Emily Atef, celebrated for "3 Days in Quiberon," has an amour fou set in an East German village between the fall of the Berlin Wall and reunification in her new film "Irgendwann werden wir uns alles erzählen." ("At some point we'll tell each other everything"). Summer 1990, East Germany is on the verge of change, between the end and a new beginning. 17-year-old Maria lives with her boyfriend Johannes on his parents' farm. But then she meets the solitary Henner, and a tragic love takes its course.
Among the scripts and treatments funded are three projects that deal comically or seriously with migrant life in Germany. And then there is an animation project about the difficulty of being successfully villainous and a graphic documentary about the future of humanity.
Screenplay promotion goes to (among others)
DISENFRANCHISED by David Clay Diaz, Daniel Fazal: When the McDonald's branch in the housing estate closes, 25-year-old ex-criminal Kamel loses his footing and occupies the restaurant with a ragtag group of comrades-in-arms, turning it into a soup kitchen. When the corporation demands their space back, Kamel & Co. fight for their project with all means necessary.

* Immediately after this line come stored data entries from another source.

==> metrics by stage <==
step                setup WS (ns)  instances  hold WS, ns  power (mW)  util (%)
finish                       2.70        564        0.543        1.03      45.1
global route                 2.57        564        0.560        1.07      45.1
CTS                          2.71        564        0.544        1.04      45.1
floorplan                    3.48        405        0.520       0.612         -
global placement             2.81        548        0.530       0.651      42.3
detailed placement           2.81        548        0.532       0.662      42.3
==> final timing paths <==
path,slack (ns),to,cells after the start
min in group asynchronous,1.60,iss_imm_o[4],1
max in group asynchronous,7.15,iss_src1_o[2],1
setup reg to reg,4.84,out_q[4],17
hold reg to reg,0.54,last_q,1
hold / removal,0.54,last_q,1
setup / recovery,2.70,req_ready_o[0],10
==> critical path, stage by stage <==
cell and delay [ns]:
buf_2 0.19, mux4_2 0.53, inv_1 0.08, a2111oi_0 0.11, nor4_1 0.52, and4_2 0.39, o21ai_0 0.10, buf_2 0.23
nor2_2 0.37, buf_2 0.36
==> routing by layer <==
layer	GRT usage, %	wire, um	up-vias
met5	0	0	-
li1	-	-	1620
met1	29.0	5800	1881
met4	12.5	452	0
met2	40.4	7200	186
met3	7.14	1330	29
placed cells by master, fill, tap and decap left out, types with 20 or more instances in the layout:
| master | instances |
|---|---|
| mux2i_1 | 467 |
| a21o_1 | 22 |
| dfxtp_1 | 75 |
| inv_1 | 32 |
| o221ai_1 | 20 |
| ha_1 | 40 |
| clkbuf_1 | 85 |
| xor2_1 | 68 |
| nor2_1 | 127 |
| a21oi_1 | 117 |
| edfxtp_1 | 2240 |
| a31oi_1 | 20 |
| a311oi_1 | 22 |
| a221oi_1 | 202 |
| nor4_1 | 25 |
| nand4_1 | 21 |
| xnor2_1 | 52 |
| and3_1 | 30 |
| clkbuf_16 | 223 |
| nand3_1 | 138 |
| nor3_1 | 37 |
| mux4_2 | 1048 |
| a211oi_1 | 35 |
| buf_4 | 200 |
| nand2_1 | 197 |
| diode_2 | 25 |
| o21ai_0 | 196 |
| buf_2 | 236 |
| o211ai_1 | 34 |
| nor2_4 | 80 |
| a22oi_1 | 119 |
File: src/rtl/sonar_pkg.sv
// Shared constants and FSM encoding for the round-robin HC-SR04 sonar scheduler.
package sonar_pkg;
  localparam int NUM_SENSORS            = 3;
  localparam int TRIG_CYCLES_DEF        = 500;
  localparam int CYCLES_PER_CM_DEF      = 2900;
  localparam int TIMEOUT_CYCLES_DEF     = 1500000;
  localparam int GUARD_CYCLES_DEF       = 750000;
  localparam int DIST_W_DEF             = 12;

  typedef enum logic [2:0] {
    ST_IDLE,
    ST_TRIG,
    ST_WAIT_ECHO,
    ST_MEASURE,
    ST_GUARD
  } state_e;
endpackage

File: src/rtl/sonar_scheduler_echo_sync_edge.sv
// Two-flop synchronizer for one raw echo pin followed by a registered rise/fall detector.
module echo_sync_edge (
  input  logic clk,
  input  logic rst,
  input  logic echo_i,
  output logic rise_o,
  output logic fall_o
);
  logic meta_q, sync_q, prev_q, rise_q, fall_q;

  always_ff @(posedge clk or posedge rst) begin
    if (rst) begin
      meta_q <= 1'b0;
      sync_q <= 1'b0;
      prev_q <= 1'b0;
      rise_q <= 1'b0;
      fall_q <= 1'b0;
    end else begin
      meta_q <= echo_i;
      sync_q <= meta_q;
      prev_q <= sync_q;
      rise_q <= sync_q & ~prev_q;
      fall_q <= ~sync_q & prev_q;
    end
  end

  assign rise_o = rise_q;
  assign fall_o = fall_q;
endmodule

File: src/rtl/sonar_scheduler.sv
// Round-robin trigger/echo sequencer for three sonar sensors; converts echo width to whole cm.
module sonar_scheduler
  import sonar_pkg::*;
#(
  parameter int TRIG_CYCLES    = TRIG_CYCLES_DEF,
  parameter int CYCLES_PER_CM  = CYCLES_PER_CM_DEF,
  parameter int TIMEOUT_CYCLES = TIMEOUT_CYCLES_DEF,
  parameter int GUARD_CYCLES   = GUARD_CYCLES_DEF,
  parameter int DIST_W         = DIST_W_DEF
) (
  input  logic                   clk,
  input  logic                   reset,
  input  logic                   enable,
  input  logic [NUM_SENSORS-1:0] echo,
  output logic [NUM_SENSORS-1:0] trig,
  output logic [DIST_W-1:0]      distance1,
  output logic [DIST_W-1:0]      distance2,
  output logic [DIST_W-1:0]      distance3,
  output logic [NUM_SENSORS-1:0] valid,
  output logic [NUM_SENSORS-1:0] timeout,
  output logic [1:0]             active,
  output logic                   busy
);
  localparam int CNT_MAX0 = (TIMEOUT_CYCLES > GUARD_CYCLES) ? TIMEOUT_CYCLES : GUARD_CYCLES;
  localparam int CNT_MAX  = (CNT_MAX0 > TRIG_CYCLES) ? CNT_MAX0 : TRIG_CYCLES;
  localparam int CNT_W    = $clog2(CNT_MAX + 1);
  localparam int SUB_W    = (CYCLES_PER_CM > 1) ? $clog2(CYCLES_PER_CM) : 1;
  localparam logic [DIST_W-1:0] DIST_MAX = '1;

  logic [NUM_SENSORS-1:0] rise_w, fall_w;

  for (genvar g = 0; g < NUM_SENSORS; g++) begin : g_echo
    echo_sync_edge u_sync (
      .clk    (clk),
      .rst    (reset),
      .echo_i (echo[g]),
      .rise_o (rise_w[g]),
      .fall_o (fall_w[g])
    );
  end

  state_e                              state_q, state_d;
  logic [1:0]                          active_q, active_d;
  logic [CNT_W-1:0]                    cnt_q, cnt_d;
  logic [SUB_W-1:0]                    sub_q, sub_d;
  logic [DIST_W-1:0]                   cm_q, cm_d, cm_inc;
  logic [NUM_SENSORS-1:0][DIST_W-1:0]  dist_q, dist_d;
  logic [NUM_SENSORS-1:0]              valid_q, valid_d, tflag_q, tflag_d;
  logic                                rise_sel, fall_sel, sub_wrap;

  assign rise_sel = rise_w[active_q];
  assign fall_sel = fall_w[active_q];
  assign sub_wrap = (sub_q == SUB_W'(CYCLES_PER_CM - 1));

  always_ff @(posedge clk or posedge reset) begin
    if (reset) begin
      state_q  <= ST_IDLE;
      active_q <= '0;
      cnt_q    <= '0;
      sub_q    <= '0;
      cm_q     <= '0;
      dist_q   <= '0;
      valid_q  <= '0;
      tflag_q  <= '0;
    end else begin
      state_q  <= state_d;
      active_q <= active_d;
      cnt_q    <= cnt_d;
      sub_q    <= sub_d;
      cm_q     <= cm_d;
      dist_q   <= dist_d;
      valid_q  <= valid_d;
      tflag_q  <= tflag_d;
    end
  end

  always_comb begin
    state_d  = state_q;
    active_d = active_q;
    cnt_d    = cnt_q;
    sub_d    = sub_q;
    cm_d     = cm_q;
    dist_d   = dist_q;
    valid_d  = '0;
    tflag_d  = tflag_q;
    // cm count including the current cycle, so the published value covers every high cycle
    cm_inc   = cm_q;
    if (sub_wrap && cm_q != DIST_MAX) cm_inc = cm_q + 1'b1;

    case (state_q)
      ST_IDLE: begin
        if (enable) begin
          state_d = ST_TRIG;
          cnt_d   = '0;
        end
      end
      ST_TRIG: begin
        if (cnt_q == CNT_W'(TRIG_CYCLES - 1)) begin
          state_d = ST_WAIT_ECHO;
          cnt_d   = '0;
        end else begin
          cnt_d = cnt_q + 1'b1;
        end
      end
      ST_WAIT_ECHO, ST_MEASURE: begin
        // a falling edge beats a simultaneous timeout
        if (state_q == ST_MEASURE && fall_sel) begin
          dist_d[active_q]  = cm_inc;
          valid_d[active_q] = 1'b1;
          tflag_d[active_q] = 1'b0;
          state_d           = ST_GUARD;
          cnt_d             = '0;
        end else if (cnt_q == CNT_W'(TIMEOUT_CYCLES - 1)) begin
          dist_d[active_q]  = DIST_MAX;
          valid_d[active_q] = 1'b1;
          tflag_d[active_q] = 1'b1;
          state_d           = ST_GUARD;
          cnt_d             = '0;
        end else begin
          cnt_d = cnt_q + 1'b1;
          if (state_q == ST_WAIT_ECHO) begin
            if (rise_sel) begin
              state_d = ST_MEASURE;
              sub_d   = '0;
              cm_d    = '0;
            end
          end else begin
            sub_d = sub_wrap ? '0 : sub_q + 1'b1;
            cm_d  = cm_inc;
          end
        end
      end
      ST_GUARD: begin
        if (cnt_q == CNT_W'(GUARD_CYCLES - 1)) begin
          active_d = (active_q == 2'd2) ? 2'd0 : active_q + 1'b1;
          cnt_d    = '0;
          state_d  = enable ? ST_TRIG : ST_IDLE;
        end else begin
          cnt_d = cnt_q + 1'b1;
        end
      end
      default: state_d = ST_IDLE;
    endcase
  end

  assign trig      = (state_q == ST_TRIG) ? (NUM_SENSORS'(1) << active_q) : '0;
  assign distance1 = dist_q[0];
  assign distance2 = dist_q[1];
  assign distance3 = dist_q[2];
  assign valid     = valid_q;
  assign timeout   = tflag_q;
  assign active    = active_q;
  assign busy      = (state_q != ST_IDLE);
endmodule

File: config.mk
export PLATFORM = sky130hd
export DESIGN_NAME = sonar_scheduler
export DESIGN_NICKNAME = d
export VERILOG_FILES = /design/src/rtl/sonar_pkg.sv /design/src/rtl/sonar_scheduler_echo_sync_edge.sv /design/src/rtl/sonar_scheduler.sv
export SDC_FILE = /design/constraint.sdc
export NUM_CORES = 1
export LEC_CHECK = 0
export BUFFER_PORTS_ARGS = -buffer_cell sky130_fd_sc_hd__buf_2
export CAP_MARGIN = 10
export CORE_MARGIN = 5
export CORE_UTILIZATION = 55
export DETAILED_ROUTE_END_ITERATION = 10
export HOLD_SLACK_MARGIN = 0.15
export PLACE_DENSITY = 0.8
export SLEW_MARGIN = 30
export SYNTH_ARGS = -nofsm -noshare
export SYNTH_HDL_FRONTEND = slang
export SYNTH_SLANG_ARGS = --single-unit
File: constraint.sdc
create_clock -name clk -period 9.64 [get_ports clk]
set_clock_uncertainty 0.15 [all_clocks]
set_input_delay 1.928 -clock clk [delete_from_list [all_inputs] [get_ports clk]]
set_output_delay 1.928 -clock clk [all_outputs]
set_load 0.05 [all_outputs]
==> results of run 1 <==
-- cells in the final DEF (no fill, tap or decap), types with 10 or more instances in the layout --
| cell type | synthesis | routed |
|---|---|---|
| and3_1 | 11 | 11 |
| nor3_1 | 12 | 11 |
| nand2_1 | 33 | 33 |
| xor2_1 | 14 | 14 |
| o22a_1 | 10 | 10 |
| nor2_1 | 80 | 80 |
| nand3_1 | 29 | 29 |
| inv_1 | 16 | 15 |
| nand4_1 | 11 | 11 |
| o21ai_0 | 20 | 19 |
| a21oi_1 | 41 | 41 |
| dfrtp_1 | 107 | 107 |
| buf_2 | 8 | 53 |
-- layout make-up --
cell class / count / share of cell area
clock buffers: 9 / 0.0223
clock inverters: 7 / 0.0122
inverters: 16 / 0.0113
multi-input cells: 374 / 0.396
flip-flops and latches: 107 / 0.482
well taps: 111 / 0.0250
repair buffers: 55 / 0.0505
-- where the power goes --
| group | internal, mW | switching, mW | total (mW) |
|---|---|---|---|
| Combinational | 0.00291 | 0.0101 | 0.0130 |
| Sequential | 0.453 | 0.00306 | 0.456 |
| Clock | 0.101 | 0.168 | 0.270 |
| Total | 0.557 | 0.182 | 0.738 |
-- final timing paths --
check	end	slack (ps)	cells past startpoint
max in group asynchronous	sub_q[1]	6730	3
worst min register to register	g_echo[1].u_sync.sync_q	210	0
worst max register to register	cnt_q[2]	6470	6
min in group asynchronous	distance1[0]	1460	2
worst min-delay path	g_echo[1].u_sync.sync_q	210	0
worst max-delay path	trig[0]	5860	3
-- kinds of logic (layout without fill, tap and decap cells) --
group / after synthesis / count (layout) / synth area share
compound gates: 103 / 103 / 0.124
xor+xnor: 22 / 22 / 0.0381
fa+ha+maj: 3 / 3 / 0.00743
buf+inv: 39 / 87 / 0.0354
flops: 107 / 107 / 0.530
mux: 7 / 7 / 0.0144
simple gates: 239 / 239 / 0.251
-- layer usage --
metal	GRT usage	part of all wire
met1	0.271	0.43
met2	0.349	0.50
met3	0.0331	0.048
met4	0.0703	0.020
met5	0	0
-- sequential cells by signal, summed over array words and instances, names as in the netlist, named ones only --
signal	flops
distance2	12
valid	3
cnt_q	21
cm_q	12
active	2
g_echo.u_sync.sync_q	3
distance3	12
g_echo.u_sync.rise_o	3
g_echo.u_sync.meta_q	3
sub_q	12
g_echo.u_sync.prev_q	3
distance1	12
state_q	3
g_echo.u_sync.fall_o	3
-- cells in the mapped netlist (all sizes together), types with 10 or more instances --
cell type / count / area [sq um]
nor3: 13 / 70.1
xor2: 14 / 123
o21ai: 28 / 140
clkbuf: 11 / 41.3
and3: 11 / 68.8
nand3: 29 / 145
inv: 16 / 60.1
nand2: 33 / 124
nand4: 11 / 68.8
nor2: 80 / 300
a21oi: 42 / 214
buf: 12 / 77.6
o22a: 10 / 87.6
dfrtp: 107 / 2680
-- worst max-delay path: cells and delay by family, from the launching register on --
kind                   cells  cell delay, ps
buffers and inverters      1             300
flip-flops                 1             570
AND/OR/NAND/NOR            2             460
-- per-stage QoR --
| stage | power [mW] | worst slack, ps |
|---|---|---|
| 3_5_place_dp | 0.478 | 5920 |
| 3_3_place_gp | 0.477 | 5960 |
| 4_1_cts | 0.746 | 5860 |
| 5_1_grt | 0.764 | 5770 |
| 6_report | 0.738 | 5860 |
| 2_1_floorplan | 0.473 | 4740 |
==> impl_metrics.py, run 1 <==
metrics = {
    "timing": {
        "slew_viol_final": 0,
        "whs_ps": 212,
        "finalHoldViolations": 0,
        "setup_viol": 0,
        "fin_setup_tns_ps": 0,
        "fin_crit_ps": 3780,
        "slew-limit-headroom": 0.404,
        "grt_setup_unrepaired": "false",
        "max_freq_mhz": 264,
        "tightest_slew_ps": 887,
        "min_period_over_period": 0.392,
    },
    "clock_tree": {
        "cts.path.max_buffers": 2,
        "clkTransAtPathRegs_ps": 100,
        "cts_resized": 0,
        "cts_tree": "built",
        "cts-root-buf": "clkbuf_8",
        "cts_sinks": 107,
        "post-cts-setup-buffers": 0,
        "cts_hold_buffers": 0,
        "clk_latency_ps": 380,
        "h-tree-depth": 3,
        "cts-buffers-inserted": 9,
    },
    "yosys": {
        "syn_avg_cell_area_sq_um": 9.71,
        "ys_types": 56,
        "synthesis.nets": 529,
        "synth_area_sq_um": 5050,
        "synth_enable_flop_cells": 0,
        "ys_seq_area_frac": 0.530,
        "async_reset_ff_frac": 1.00,
        "netlist_instances": 520,
        "ys_ff_latch": 107,
        "synth_warnings": 0,
        "ys.flop_type": "dfrtp_1",
    },
    "pwr": {
        "p_leak_nw": 2.58,
        "powerDensity_nw_per_um2": 133,
        "peakVddDrop_uv": 96.7,
    },
    "flow_run": {
        "max_cap_viol_count": 0,
    },
    "floorplan": {
        "dieArea_sq_um": 11200,
        "io_pins": 54,
        "die_h_um": 106,
        "fp.coreArea_sq_um": 9110,
        "rows": 35,
        "die_w_um": 106,
        "initial_core_util": 0.555,
    },
    "cells_and_area": {
        "seq_area_sq_um": 2680,
        "fillCellCount": 772,
        "postLayoutCoreUtil": 0.609,
        "multi_input_area_sq_um": 2200,
        "design_area_sq_um": 5550,
        "layout-drive-gt1-share": 0.157,
        "area_growth_pct": 9.88,
        "n_antenna_cell": 0,
        "layout.cells.non_filler": 679,
        "nets": 572,
    },
    "worst_setup_path": {
        "critPathKind": "reg2out",
        "worstPathCellList": "nand3b_1, nor3_1, buf_2",
        "critPathMaxStageDelay_ps": 570,
        "critPathSlowestCell": "dfrtp_1",
        "cp.arrival_ps": 1700,
        "start_kind": "register",
        "cp.required_ps": 7560,
        "worstSetupStartpoint": "state_q[0]",
        "cp_max_fo": 11,
        "r2r-start": "state_q[2]",
        "critPathCaptureType": "output pin",
    },
    "global_routing": {
        "grt_max_degree": 58,
        "antenna_found_initial": 0,
        "grt_pass1_wl_um": 18900,
        "track_usage": 0.206,
        "grt_overflow_total": 0,
        "grt_pass1_vias": 3902,
    },
    "min_path": {
        "worst_hold_path_type": "reg2reg",
        "hp-start": "g_echo[1].u_sync.meta_q",
    },
    "placement": {
        "place_area_sq_um": 5360,
        "dp.final_hpwl_um": 7920,
        "io_buffers": 53,
        "dp_cells": 663,
        "place.gp.congestion": 0.864,
    },
    "route": {
        "wl_per_cell_um": 16.4,
        "routed_wirelength_um": 11100,
        "postRouteAntennaNets": 0,
        "via_count": 4059,
        "via_per_inst": 5.98,
        "drt_iter0_drc": 256,
        "drt-pass1-iter-count": 5,
        "drc": 0,
    },
    "run_status": {
        "status": "completed",
    },
}
Power figures use the tool's default switching activity.
==> run 2, diff against run 1 <==
--- a/config.mk
+++ b/config.mk
@@ -5,6 +5,7 @@
 export SDC_FILE = /design/constraint.sdc
 export NUM_CORES = 1
 export LEC_CHECK = 0
+export ABC_AREA = 1
 export BUFFER_PORTS_ARGS = -buffer_cell sky130_fd_sc_hd__buf_2
 export CAP_MARGIN = 10
 export CORE_MARGIN = 5
==> constraint.sdc (replaced) <==
create_clock -name clk -period 3.96 [get_ports clk]
set_clock_uncertainty 0.15 [all_clocks]
set_input_delay 0.792 -clock clk [delete_from_list [all_inputs] [get_ports clk]]
set_output_delay 0.792 -clock clk [all_outputs]
set_load 0.05 [all_outputs]
==> run 2 against run 1 <==
Net effect:
- register-to-register slack lost 4800 ps
- flip-flop and latch count unchanged
- largest power group unchanged
- via count is 21% higher
- highest routed layer unchanged
- non-clock buffer count unchanged
- first-iteration DRC count up 28%
- combinational power rose to 78 times the previous value
- critical endpoint is now trig[1]
==> impl_metrics.py, run 2 <==
metrics = {
    "yosys": {
        "netlist_instances": 784,
        "ys_seq_area_frac": 0.462,
        "synthesis.nets": 793,
        "synth_area_sq_um": 5790,
        "ys_types": 34,
        "synth_top_area_frac": 0.462,
        "async_reset_ff_frac": 1.00,
        "synth.largest_area_cell": "dfrtp_1",
        "ys_ff_latch": 107,
        "synth_enable_flop_cells": 0,
        "syn_avg_cell_area_sq_um": 7.39,
        "netlist_top_cells_area": "dfrtp_1 (46%), nand2_1 (15%), inv_1 (8.0%)",
        "post-synth-top-count-cell": "nand2_1",
        "synth_warnings": 0,
        "synth.top_cells.by_count": "nand2_1 (238), inv_1 (124), dfrtp_1 (107), nor2_1 (79), nand3_1 (50)",
        "ys.flop_type": "dfrtp_1",
    },
    "pwr": {
        "powerDensity_nw_per_um2": 467,
        "p_leak_nw": 3.52,
        "peakVddDrop_uv": 435,
        "fin_total_pwr_mw": 2.98,
    },
    "cells_and_area": {
        "nets": 848,
        "largest_reg_flops": 21,
        "n_antenna_cell": 0,
        "mostFrequentLayoutCell": "nand2_1",
        "fillCellCount": 923,
        "area_growth_pct": 10.1,
        "layout-drive-gt1-share": 0.154,
        "final_cell_mix": "nand2_1 (238), inv_1 (123), dfrtp_1 (107)",
        "largest-register": "cnt_q",
    },
    "worst_setup_path": {
        "worstSetupStartpoint": "state_q[2]",
        "critPathCaptureType": "output pin",
        "reg2reg_depth": 10,
        "critPathKind": "reg2out",
        "cp.required_ps": 3020,
        "cp.arrival_ps": 1690,
        "r2r-start": "cnt_q[0]",
        "cp_max_fo": 5,
        "r2r_setup_slack_ps": 1710,
        "start_kind": "register",
        "reg2reg_to": "state_q[1]",
        "crit_end": "trig[1]",
    },
    "timing": {
        "grt_setup_unrepaired": "false",
        "max_freq_mhz": 380,
        "whs_ps": 203,
        "min_period_over_period": 0.665,
        "finalHoldViolations": 0,
        "tightest_slew_ps": 810,
        "setup_viol": 0,
        "fin_crit_ps": 2630,
        "slew-limit-headroom": 0.460,
        "slew_viol_final": 0,
        "fin_setup_tns_ps": 0,
    },
    "floorplan": {
        "rows": 37,
        "initial_core_util": 0.563,
        "die_h_um": 113,
        "die_w_um": 113,
        "fp.coreArea_sq_um": 10300,
        "dieArea_sq_um": 12700,
        "io_pins": 54,
    },
    "route": {
        "drt_iter0_drc": 328,
        "postRouteAntennaNets": 0,
        "drt-pass1-iter-count": 5,
        "drc": 0,
        "via_count": 4895,
        "via_per_inst": 4.99,
        "routed_wirelength_um": 12700,
        "wl_per_cell_um": 13.0,
    },
    "clock_tree": {
        "clk_latency_ps": 400,
        "cts-buffers-inserted": 9,
        "cts_sinks": 107,
        "clkTransAtPathRegs_ps": 120,
        "post-cts-setup-buffers": 0,
        "cts_tree": "built",
        "cts_hold_buffers": 0,
        "cts.path.max_buffers": 2,
        "cts_resized": 0,
        "cts-root-buf": "clkbuf_8",
        "h-tree-depth": 3,
    },
    "global_routing": {
        "grt_pass1_wl_um": 22100,
        "antenna_found_initial": 0,
        "track_usage": 0.212,
        "grt_overflow_total": 0,
        "grt_pass1_vias": 4600,
        "grt_max_degree": 67,
    },
    "flow_run": {
        "max_cap_viol_count": 0,
    },
    "placement": {
        "dp.final_hpwl_um": 9370,
        "io_buffers": 53,
        "place.gp.congestion": 0.943,
    },
    "min_path": {
        "worst_hold_path_type": "reg2reg",
    },
    "run_status": {
        "status": "completed",
    },
}
[run 2: critical path, stage by stage, from the launching register on]
cell and delay [ps]:
dfrtp_1 430, nor3_1 260, inv_1 150, nor3_1 150, buf_2 290
[run 2: layer usage]
layer | vias up | track usage | wire, um | part of all wire
li1 | 2506 | - | - | -
met1 | 2260 | 0.295 | 6040 | 0.47
met2 | 114 | 0.335 | 5940 | 0.47
met4 | 0 | 0.0505 | 139 | 0.011
met3 | 15 | 0.0528 | 611 | 0.048
met5 | - | 0 | 0 | 0
[run 2: cell families after synthesis]
group                    Yosys count  synth area share
AND/OR/NAND/NOR                  432             0.325
buffers and inverters            159             0.108
flip-flops                       107             0.462
AO/OA/AOI/OAI                     60            0.0637
XOR/XNOR                          23            0.0348
adder cells (fa/ha/maj)            3           0.00648
[run 2: worst min-delay path by stage]
stage / endpoint / from / slack [ps] / cells past startpoint
4_1_cts: g_echo[1].u_sync.sync_q / g_echo[1].u_sync.meta_q / 210 / 0
3_5_place_dp: g_echo[0].u_sync.sync_q / g_echo[0].u_sync.meta_q / 190 / 0
2_1_floorplan: g_echo[0].u_sync.sync_q / g_echo[0].u_sync.meta_q / 180 / 0
5_1_grt: g_echo[2].u_sync.sync_q / g_echo[2].u_sync.meta_q / 230 / 0
3_3_place_gp: g_echo[1].u_sync.sync_q / g_echo[1].u_sync.meta_q / 180 / 0
6_report: g_echo[0].u_sync.sync_q / g_echo[0].u_sync.meta_q / 200 / 0
[run 2: per-stage QoR]
step	cells	utilization	setup slack [ps]	cell area, sq um
global placement	964	0.601	1760	6180
global route	980	0.620	1150	6370
detailed placement	964	0.601	1750	6180
CTS	980	0.620	1310	6370
finish	980	0.620	1330	6370
floorplan	784	-	201	5790
[run 2: layout make-up]
cell class | instances | area, sq um | area share
clock inverters | 7 | 71.3 | 0.0112
repair buffers | 55 | 280 | 0.0440
clock buffers | 9 | 124 | 0.0194
flip-flops and latches | 107 | 2680 | 0.420
well taps | 136 | 170 | 0.0267
inverters | 148 | 561 | 0.0879
multi-input cells | 518 | 2490 | 0.391
[run 2: where the power goes]
group	internal, mW	switching, mW
registers	1.21	0.0828
logic	0.232	0.774
clock network	0.248	0.429
total	1.69	1.29
==> run 3, diff against run 2 <==
--- a/config.mk
+++ b/config.mk
@@ -9,10 +9,10 @@
 export BUFFER_PORTS_ARGS = -buffer_cell sky130_fd_sc_hd__buf_2
 export CAP_MARGIN = 10
 export CORE_MARGIN = 5
-export CORE_UTILIZATION = 55
+export CORE_UTILIZATION = 54
 export DETAILED_ROUTE_END_ITERATION = 10
 export HOLD_SLACK_MARGIN = 0.15
-export PLACE_DENSITY = 0.8
+export PLACE_DENSITY = 0.81
 export SLEW_MARGIN = 30
 export SYNTH_ARGS = -nofsm -noshare
 export SYNTH_HDL_FRONTEND = slang
==> constraint.sdc (replaced) <==
create_clock -name clk -period 2.4 [get_ports clk]
set_clock_uncertainty 0.15 [all_clocks]
set_input_delay 0.48 -clock clk [delete_from_list [all_inputs] [get_ports clk]]
set_output_delay 0.48 -clock clk [all_outputs]
set_load 0.05 [all_outputs]
==> run 3 against run 2 <==
Net effect:
- first-iteration DRC count down 0.91%
- routed wire length is 2.2% higher
- worst hold slack improved by 7.1 ps
- utilization up 0.098 points
- register-to-register slack worse by 1500 ps
- flip-flop and latch count unchanged
- largest power group unchanged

THOUSAND AND ONE DATES by Buket Alakuş is a comedy about Muslim singles hunting for the perfect, big "halal love" in Germany.
Treatment funding goes to
THE SCHOOL OF VILLAINS by John Chambers, an animated film about the eldest son of the rogue family Furchtbar (meaning Aweful), who turns out to be a white sheep and is sent to a proper rogue school to save his family's bad reputation.
TOMORROW by Florian Opitz is a graphic documentary about climate collapse, species extinction, capitalism crisis and the question of what humanity can do to get its act together at the last minute.